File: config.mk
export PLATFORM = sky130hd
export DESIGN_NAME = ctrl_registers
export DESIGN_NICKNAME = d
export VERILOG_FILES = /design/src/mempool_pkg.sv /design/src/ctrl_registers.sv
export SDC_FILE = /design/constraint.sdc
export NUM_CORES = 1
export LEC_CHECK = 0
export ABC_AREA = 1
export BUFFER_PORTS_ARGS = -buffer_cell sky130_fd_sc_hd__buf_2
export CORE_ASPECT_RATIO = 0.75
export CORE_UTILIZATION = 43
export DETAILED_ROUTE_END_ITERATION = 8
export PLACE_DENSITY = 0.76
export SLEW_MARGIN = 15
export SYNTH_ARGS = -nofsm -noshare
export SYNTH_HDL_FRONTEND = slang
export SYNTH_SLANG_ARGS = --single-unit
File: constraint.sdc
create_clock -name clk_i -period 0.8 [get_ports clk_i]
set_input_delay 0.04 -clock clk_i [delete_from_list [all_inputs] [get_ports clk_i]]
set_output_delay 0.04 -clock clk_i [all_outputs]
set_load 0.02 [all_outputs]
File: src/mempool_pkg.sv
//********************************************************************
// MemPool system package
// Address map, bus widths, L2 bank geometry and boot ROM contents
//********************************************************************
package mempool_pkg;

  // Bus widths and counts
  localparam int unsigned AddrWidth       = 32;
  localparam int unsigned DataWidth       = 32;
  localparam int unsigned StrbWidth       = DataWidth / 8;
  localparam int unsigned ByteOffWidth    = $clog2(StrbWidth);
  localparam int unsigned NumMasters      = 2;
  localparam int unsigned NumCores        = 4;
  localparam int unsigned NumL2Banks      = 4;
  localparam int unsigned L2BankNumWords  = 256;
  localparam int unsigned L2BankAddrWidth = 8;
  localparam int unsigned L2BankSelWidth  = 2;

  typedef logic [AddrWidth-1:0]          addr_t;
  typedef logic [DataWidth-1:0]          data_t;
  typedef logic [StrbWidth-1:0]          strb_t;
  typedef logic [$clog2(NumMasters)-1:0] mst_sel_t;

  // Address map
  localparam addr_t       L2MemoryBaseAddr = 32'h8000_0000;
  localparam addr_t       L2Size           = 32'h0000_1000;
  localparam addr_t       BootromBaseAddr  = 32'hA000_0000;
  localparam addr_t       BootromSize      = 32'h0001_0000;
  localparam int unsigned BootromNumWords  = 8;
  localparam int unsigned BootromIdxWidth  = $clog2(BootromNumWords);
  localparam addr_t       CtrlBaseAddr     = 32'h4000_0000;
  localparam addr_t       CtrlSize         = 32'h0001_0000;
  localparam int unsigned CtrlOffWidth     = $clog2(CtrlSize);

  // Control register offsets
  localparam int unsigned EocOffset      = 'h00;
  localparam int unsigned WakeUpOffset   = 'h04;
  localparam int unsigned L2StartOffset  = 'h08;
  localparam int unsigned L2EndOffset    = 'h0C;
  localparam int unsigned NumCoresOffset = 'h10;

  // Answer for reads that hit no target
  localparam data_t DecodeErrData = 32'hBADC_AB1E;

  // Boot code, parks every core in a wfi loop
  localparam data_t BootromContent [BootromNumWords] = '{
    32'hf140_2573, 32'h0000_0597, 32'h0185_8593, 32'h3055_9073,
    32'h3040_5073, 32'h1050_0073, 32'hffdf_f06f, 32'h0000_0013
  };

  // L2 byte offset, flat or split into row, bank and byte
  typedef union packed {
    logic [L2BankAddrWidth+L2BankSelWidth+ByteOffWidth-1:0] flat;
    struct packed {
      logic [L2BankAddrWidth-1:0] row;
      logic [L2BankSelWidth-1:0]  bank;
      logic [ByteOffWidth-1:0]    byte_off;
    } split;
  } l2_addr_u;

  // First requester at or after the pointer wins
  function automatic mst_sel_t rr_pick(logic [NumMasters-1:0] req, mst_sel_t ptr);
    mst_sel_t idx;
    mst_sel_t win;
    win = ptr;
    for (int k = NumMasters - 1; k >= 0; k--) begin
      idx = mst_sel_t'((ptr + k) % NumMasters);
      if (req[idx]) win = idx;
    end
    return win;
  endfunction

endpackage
...
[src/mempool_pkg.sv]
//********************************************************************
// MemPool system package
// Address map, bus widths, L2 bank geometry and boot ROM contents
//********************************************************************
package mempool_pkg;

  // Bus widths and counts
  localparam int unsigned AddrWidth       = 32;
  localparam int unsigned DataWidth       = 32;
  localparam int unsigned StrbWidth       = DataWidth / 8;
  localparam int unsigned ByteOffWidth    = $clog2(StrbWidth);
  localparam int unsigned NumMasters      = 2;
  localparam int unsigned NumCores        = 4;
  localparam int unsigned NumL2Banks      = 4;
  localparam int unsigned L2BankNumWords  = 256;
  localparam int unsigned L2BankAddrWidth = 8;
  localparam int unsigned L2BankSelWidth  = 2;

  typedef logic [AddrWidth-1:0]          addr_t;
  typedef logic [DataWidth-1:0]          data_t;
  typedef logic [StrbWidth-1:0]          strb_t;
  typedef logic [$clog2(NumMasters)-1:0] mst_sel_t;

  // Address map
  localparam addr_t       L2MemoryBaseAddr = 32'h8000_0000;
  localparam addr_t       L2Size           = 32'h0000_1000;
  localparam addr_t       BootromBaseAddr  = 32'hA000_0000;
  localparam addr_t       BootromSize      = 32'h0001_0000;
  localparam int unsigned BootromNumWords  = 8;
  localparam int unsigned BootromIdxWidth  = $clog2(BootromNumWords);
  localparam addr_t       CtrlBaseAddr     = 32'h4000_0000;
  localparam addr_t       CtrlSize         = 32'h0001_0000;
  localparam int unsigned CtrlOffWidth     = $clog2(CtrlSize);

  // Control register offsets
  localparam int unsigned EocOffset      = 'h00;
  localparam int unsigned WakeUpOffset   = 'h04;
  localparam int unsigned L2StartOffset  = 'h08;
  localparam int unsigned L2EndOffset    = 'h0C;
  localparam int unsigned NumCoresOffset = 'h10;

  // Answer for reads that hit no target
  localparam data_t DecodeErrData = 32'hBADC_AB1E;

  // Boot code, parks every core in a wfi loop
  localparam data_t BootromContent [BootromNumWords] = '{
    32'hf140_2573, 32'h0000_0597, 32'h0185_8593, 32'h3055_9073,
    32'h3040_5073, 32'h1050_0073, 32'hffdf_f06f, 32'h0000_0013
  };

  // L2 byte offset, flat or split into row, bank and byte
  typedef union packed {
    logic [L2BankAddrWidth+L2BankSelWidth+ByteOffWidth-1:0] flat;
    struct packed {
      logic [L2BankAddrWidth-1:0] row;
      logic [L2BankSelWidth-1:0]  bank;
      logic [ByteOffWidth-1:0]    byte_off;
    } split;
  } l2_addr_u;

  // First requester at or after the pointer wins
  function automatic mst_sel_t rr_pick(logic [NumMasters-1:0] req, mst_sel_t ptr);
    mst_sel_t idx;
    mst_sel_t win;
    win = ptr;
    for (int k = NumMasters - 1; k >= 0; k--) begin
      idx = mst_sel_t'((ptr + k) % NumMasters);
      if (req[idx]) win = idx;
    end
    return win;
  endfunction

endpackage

Assignment: Repeat the entries above verbatim, but only from the line that has "File: config.mk" down to the line that has "export NUM_CORES = 1", inclusive.

Written reply:
File: config.mk
export PLATFORM = sky130hd
export DESIGN_NAME = ctrl_registers
export DESIGN_NICKNAME = d
export VERILOG_FILES = /design/src/mempool_pkg.sv /design/src/ctrl_registers.sv
export SDC_FILE = /design/constraint.sdc
export NUM_CORES = 1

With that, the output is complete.